What is being asked — In this data, count the lines in which "gates" appears and give only that number.

Available data —

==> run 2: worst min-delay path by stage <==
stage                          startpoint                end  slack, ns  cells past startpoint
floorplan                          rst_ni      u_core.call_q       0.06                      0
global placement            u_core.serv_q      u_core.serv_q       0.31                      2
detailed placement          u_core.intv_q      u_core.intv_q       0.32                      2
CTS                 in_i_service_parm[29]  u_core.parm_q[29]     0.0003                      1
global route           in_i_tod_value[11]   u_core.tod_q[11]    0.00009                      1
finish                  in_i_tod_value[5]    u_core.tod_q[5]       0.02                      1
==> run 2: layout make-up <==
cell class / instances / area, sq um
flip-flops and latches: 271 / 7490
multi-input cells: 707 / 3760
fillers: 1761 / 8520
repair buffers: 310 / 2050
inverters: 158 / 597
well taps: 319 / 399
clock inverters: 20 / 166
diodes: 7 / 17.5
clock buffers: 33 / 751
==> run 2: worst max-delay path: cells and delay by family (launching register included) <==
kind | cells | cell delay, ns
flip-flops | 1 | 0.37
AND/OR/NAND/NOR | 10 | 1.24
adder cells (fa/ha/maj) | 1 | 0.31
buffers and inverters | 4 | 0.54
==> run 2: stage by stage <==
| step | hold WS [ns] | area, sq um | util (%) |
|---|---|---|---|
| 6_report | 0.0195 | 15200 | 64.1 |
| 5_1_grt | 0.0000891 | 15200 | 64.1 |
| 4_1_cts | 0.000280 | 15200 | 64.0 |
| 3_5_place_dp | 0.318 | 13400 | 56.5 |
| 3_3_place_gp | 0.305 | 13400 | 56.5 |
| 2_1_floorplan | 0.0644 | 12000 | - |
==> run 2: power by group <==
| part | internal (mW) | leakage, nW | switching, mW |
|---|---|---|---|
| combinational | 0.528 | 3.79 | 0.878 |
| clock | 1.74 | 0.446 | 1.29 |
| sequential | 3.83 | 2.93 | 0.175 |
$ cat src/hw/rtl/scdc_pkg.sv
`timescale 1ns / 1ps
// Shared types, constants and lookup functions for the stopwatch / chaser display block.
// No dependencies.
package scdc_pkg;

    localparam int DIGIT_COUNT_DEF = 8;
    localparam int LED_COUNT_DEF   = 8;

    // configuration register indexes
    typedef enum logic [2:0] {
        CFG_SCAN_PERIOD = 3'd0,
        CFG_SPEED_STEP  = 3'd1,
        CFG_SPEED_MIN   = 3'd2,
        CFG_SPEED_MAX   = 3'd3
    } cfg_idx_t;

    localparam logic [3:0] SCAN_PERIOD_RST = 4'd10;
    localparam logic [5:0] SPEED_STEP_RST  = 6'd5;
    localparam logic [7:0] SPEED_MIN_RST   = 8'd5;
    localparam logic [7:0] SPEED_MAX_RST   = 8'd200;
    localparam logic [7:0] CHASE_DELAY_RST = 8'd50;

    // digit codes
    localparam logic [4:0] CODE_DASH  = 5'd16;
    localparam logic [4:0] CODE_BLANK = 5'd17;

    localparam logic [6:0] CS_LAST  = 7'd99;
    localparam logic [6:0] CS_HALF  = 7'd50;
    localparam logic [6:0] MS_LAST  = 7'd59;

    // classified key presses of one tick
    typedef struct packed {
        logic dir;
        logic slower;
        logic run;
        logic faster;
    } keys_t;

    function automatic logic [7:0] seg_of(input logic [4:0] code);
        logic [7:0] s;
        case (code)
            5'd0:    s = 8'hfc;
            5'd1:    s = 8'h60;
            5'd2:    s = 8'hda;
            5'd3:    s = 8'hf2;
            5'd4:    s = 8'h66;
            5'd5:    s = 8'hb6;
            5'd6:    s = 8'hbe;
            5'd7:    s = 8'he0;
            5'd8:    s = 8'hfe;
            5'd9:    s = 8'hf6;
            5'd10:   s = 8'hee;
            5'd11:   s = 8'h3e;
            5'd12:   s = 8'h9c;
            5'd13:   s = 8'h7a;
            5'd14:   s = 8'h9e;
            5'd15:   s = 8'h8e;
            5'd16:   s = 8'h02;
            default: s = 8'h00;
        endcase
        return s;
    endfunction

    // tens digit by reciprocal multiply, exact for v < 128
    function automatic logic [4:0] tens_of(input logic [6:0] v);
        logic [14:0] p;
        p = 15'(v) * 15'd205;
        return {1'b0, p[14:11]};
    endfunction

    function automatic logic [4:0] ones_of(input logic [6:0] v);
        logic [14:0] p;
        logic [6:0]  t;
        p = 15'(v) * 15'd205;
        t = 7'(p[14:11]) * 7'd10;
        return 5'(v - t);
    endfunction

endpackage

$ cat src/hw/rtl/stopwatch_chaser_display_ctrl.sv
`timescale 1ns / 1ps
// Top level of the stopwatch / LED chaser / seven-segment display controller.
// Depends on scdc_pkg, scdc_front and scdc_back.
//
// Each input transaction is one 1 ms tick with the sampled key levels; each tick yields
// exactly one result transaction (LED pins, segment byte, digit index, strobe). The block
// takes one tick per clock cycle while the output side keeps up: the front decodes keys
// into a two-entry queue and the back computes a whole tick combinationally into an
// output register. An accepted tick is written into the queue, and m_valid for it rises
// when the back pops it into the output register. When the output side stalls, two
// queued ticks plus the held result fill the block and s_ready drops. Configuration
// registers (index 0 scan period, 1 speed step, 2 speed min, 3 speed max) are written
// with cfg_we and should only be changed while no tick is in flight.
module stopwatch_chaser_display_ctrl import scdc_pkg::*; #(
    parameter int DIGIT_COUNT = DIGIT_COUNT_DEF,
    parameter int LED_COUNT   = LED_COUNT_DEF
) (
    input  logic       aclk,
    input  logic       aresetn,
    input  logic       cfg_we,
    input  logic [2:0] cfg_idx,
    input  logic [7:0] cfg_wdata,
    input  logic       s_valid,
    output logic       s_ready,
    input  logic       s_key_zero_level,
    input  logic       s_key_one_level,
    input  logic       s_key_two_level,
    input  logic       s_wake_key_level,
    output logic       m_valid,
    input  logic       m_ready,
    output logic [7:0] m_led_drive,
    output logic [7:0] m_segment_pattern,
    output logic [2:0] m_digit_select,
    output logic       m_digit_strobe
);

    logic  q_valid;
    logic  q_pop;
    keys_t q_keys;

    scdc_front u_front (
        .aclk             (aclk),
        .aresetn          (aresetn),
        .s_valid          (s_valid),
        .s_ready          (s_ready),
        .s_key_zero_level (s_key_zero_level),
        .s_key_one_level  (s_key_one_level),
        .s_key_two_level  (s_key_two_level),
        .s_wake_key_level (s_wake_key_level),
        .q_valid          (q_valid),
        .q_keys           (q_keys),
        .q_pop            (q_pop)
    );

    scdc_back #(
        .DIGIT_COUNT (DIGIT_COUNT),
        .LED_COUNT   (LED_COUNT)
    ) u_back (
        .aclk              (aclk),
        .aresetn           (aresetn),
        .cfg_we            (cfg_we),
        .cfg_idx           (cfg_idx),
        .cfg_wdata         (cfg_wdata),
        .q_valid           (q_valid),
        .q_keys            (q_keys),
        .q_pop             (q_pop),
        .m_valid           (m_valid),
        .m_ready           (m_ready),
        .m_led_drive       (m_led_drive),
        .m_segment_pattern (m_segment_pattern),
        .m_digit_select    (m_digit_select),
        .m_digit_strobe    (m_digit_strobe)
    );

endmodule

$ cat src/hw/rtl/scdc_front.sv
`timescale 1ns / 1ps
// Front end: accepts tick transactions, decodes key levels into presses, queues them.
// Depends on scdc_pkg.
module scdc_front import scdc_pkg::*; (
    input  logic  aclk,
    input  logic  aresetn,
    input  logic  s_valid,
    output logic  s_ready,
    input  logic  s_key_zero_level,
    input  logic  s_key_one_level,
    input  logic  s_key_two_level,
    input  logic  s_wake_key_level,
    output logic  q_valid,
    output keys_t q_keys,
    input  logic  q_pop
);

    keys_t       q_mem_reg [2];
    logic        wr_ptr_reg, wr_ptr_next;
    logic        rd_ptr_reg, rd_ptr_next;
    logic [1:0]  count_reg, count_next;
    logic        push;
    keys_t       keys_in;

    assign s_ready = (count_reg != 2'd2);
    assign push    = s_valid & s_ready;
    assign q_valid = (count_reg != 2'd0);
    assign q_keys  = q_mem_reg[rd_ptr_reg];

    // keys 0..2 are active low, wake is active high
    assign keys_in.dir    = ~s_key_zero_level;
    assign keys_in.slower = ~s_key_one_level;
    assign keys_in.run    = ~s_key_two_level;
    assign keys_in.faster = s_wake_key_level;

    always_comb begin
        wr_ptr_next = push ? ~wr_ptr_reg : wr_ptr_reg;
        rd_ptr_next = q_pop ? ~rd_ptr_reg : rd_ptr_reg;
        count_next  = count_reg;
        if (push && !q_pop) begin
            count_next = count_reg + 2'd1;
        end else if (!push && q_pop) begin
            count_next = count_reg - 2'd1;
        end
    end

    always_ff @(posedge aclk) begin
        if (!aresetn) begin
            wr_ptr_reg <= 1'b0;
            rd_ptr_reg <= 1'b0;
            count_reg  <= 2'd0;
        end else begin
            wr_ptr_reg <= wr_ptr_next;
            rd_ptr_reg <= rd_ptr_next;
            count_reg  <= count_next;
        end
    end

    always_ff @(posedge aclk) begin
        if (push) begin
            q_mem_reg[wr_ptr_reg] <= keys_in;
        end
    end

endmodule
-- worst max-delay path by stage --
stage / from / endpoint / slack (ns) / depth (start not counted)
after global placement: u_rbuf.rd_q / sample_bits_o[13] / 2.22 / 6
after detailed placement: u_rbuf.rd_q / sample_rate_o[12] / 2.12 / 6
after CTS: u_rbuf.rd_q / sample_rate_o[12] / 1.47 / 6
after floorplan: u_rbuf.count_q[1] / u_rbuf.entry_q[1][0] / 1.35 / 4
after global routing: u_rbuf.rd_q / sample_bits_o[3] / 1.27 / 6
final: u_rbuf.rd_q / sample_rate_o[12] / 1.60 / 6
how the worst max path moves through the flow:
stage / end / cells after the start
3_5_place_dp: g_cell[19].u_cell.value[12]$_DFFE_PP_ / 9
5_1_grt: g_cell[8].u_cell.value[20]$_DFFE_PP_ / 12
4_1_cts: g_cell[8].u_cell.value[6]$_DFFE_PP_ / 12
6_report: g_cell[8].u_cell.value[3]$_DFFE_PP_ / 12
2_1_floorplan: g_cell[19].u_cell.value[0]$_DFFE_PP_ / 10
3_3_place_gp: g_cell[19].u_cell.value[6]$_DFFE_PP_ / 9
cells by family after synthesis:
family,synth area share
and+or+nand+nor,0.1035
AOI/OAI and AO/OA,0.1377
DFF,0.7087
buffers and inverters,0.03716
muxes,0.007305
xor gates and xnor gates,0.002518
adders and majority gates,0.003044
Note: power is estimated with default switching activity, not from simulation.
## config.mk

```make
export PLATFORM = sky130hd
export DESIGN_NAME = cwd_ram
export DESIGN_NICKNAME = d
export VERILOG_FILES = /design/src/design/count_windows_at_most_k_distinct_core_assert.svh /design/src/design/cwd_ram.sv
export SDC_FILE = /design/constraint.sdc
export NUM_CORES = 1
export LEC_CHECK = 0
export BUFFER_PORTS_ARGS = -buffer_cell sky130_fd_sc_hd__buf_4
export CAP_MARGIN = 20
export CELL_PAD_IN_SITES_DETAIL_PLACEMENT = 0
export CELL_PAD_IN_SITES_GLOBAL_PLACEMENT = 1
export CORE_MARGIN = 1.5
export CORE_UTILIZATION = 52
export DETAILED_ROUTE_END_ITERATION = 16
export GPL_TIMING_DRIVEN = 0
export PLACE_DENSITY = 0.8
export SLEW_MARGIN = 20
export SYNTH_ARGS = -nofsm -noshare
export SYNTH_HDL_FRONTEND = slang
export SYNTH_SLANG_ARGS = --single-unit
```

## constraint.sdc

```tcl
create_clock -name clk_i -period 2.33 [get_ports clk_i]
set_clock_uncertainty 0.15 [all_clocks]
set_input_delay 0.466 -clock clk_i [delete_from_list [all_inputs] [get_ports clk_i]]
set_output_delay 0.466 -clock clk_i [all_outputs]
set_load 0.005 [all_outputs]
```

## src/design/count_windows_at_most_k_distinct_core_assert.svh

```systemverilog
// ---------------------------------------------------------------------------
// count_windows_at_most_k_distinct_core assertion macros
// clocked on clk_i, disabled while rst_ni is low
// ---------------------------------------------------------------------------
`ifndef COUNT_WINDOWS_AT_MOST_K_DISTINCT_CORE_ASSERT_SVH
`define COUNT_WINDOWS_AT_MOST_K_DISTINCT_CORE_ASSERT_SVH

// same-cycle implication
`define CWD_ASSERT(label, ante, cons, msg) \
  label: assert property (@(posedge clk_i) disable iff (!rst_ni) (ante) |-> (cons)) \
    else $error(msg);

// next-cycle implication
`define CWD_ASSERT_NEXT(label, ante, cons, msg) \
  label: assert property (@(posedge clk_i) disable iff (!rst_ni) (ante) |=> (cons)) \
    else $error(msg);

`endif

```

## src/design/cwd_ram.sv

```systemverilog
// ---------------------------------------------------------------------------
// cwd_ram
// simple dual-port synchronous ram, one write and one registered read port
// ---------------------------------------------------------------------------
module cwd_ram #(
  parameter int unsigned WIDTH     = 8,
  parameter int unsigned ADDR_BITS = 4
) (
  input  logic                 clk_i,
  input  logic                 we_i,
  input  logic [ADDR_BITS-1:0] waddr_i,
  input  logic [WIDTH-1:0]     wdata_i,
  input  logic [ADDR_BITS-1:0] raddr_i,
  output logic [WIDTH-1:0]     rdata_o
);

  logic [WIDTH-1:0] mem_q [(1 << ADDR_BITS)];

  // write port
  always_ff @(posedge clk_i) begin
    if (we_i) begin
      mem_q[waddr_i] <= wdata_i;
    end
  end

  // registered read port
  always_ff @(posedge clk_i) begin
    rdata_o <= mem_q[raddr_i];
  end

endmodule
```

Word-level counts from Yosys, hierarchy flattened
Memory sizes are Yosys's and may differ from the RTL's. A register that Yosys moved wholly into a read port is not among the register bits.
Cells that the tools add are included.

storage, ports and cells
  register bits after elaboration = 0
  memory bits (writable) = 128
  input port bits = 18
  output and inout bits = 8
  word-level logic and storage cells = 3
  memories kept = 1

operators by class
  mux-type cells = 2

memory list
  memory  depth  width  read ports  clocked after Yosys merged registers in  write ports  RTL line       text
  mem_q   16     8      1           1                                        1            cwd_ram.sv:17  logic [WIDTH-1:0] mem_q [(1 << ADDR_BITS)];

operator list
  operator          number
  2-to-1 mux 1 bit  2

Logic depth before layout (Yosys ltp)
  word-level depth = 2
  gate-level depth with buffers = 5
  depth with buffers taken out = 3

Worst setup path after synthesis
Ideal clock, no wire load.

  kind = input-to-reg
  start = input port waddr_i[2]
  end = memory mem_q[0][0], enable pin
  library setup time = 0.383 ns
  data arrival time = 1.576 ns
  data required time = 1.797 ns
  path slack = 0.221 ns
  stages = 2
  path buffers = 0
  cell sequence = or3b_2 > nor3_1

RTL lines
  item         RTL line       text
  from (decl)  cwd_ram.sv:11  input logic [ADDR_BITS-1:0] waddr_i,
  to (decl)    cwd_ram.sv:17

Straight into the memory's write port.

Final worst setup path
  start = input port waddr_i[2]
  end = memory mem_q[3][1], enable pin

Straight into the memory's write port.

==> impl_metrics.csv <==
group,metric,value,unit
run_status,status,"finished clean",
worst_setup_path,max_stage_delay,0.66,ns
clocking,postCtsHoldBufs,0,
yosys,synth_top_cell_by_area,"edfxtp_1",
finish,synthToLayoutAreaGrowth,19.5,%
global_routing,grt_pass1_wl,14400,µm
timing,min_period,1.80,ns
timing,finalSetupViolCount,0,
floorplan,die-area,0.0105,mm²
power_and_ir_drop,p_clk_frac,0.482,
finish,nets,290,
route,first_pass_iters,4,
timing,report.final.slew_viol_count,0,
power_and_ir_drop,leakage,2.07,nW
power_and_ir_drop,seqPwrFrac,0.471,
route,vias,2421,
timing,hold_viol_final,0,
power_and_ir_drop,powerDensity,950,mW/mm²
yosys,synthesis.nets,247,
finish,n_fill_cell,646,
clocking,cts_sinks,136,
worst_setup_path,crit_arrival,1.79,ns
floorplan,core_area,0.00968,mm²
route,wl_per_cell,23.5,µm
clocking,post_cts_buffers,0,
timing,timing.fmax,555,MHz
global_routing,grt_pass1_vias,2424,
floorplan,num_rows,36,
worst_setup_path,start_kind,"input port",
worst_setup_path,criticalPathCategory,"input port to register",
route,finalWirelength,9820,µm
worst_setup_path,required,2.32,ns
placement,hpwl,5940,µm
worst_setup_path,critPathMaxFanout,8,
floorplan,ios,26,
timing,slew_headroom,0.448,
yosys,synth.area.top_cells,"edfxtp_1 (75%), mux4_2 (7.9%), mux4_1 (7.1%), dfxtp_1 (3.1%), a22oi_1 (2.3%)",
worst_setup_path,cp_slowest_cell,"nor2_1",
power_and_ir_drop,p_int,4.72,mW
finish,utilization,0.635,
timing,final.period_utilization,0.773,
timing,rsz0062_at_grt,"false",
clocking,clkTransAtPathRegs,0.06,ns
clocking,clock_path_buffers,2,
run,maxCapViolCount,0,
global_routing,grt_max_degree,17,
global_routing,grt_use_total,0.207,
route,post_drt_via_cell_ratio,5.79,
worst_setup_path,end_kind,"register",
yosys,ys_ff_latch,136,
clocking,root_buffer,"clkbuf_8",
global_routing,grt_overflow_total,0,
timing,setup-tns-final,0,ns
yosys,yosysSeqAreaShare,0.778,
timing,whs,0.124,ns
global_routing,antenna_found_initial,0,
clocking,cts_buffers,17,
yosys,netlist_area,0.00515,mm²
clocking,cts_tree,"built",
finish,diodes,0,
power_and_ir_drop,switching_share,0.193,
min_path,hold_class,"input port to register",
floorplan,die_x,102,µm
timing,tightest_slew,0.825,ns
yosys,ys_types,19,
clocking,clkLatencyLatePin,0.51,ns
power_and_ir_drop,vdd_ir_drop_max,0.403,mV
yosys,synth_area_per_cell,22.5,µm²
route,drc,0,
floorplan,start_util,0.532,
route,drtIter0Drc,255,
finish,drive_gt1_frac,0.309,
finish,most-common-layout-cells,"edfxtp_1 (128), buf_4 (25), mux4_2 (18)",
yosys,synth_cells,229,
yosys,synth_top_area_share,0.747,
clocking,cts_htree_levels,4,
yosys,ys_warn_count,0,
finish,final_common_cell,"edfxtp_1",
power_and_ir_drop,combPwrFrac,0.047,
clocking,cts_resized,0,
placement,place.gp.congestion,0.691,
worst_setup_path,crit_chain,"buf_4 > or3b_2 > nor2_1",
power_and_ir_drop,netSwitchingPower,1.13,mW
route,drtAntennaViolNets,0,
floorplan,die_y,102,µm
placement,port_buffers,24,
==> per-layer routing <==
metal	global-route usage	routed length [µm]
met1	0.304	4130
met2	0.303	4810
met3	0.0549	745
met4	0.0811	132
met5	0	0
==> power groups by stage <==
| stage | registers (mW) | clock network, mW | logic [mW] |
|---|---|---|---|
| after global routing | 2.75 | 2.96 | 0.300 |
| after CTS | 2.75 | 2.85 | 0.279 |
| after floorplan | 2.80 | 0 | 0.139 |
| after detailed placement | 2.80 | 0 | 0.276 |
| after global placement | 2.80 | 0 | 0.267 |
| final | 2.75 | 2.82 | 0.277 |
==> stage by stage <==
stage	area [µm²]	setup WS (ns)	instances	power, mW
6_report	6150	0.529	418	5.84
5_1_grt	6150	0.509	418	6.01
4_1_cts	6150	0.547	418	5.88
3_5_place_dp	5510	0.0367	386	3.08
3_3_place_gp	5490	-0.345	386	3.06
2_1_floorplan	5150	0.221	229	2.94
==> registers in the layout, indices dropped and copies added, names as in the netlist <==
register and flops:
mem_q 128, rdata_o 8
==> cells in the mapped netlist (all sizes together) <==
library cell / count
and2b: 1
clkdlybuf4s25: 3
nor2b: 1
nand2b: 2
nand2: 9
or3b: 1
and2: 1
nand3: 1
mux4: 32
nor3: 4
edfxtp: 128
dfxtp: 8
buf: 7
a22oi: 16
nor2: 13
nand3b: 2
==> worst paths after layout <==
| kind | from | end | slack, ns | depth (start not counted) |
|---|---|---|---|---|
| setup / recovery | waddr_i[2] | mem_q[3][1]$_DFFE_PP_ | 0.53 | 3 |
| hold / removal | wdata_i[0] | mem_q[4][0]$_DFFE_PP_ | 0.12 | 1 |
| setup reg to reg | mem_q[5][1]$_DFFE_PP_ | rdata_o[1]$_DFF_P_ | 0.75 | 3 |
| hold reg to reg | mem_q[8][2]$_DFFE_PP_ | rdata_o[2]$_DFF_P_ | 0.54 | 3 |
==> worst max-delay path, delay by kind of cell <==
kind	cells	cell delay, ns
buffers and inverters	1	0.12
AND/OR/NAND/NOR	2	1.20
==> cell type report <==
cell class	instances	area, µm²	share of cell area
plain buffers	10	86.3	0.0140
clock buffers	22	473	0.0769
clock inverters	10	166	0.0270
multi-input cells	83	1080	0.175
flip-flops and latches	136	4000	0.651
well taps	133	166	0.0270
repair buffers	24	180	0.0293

Answer area — 2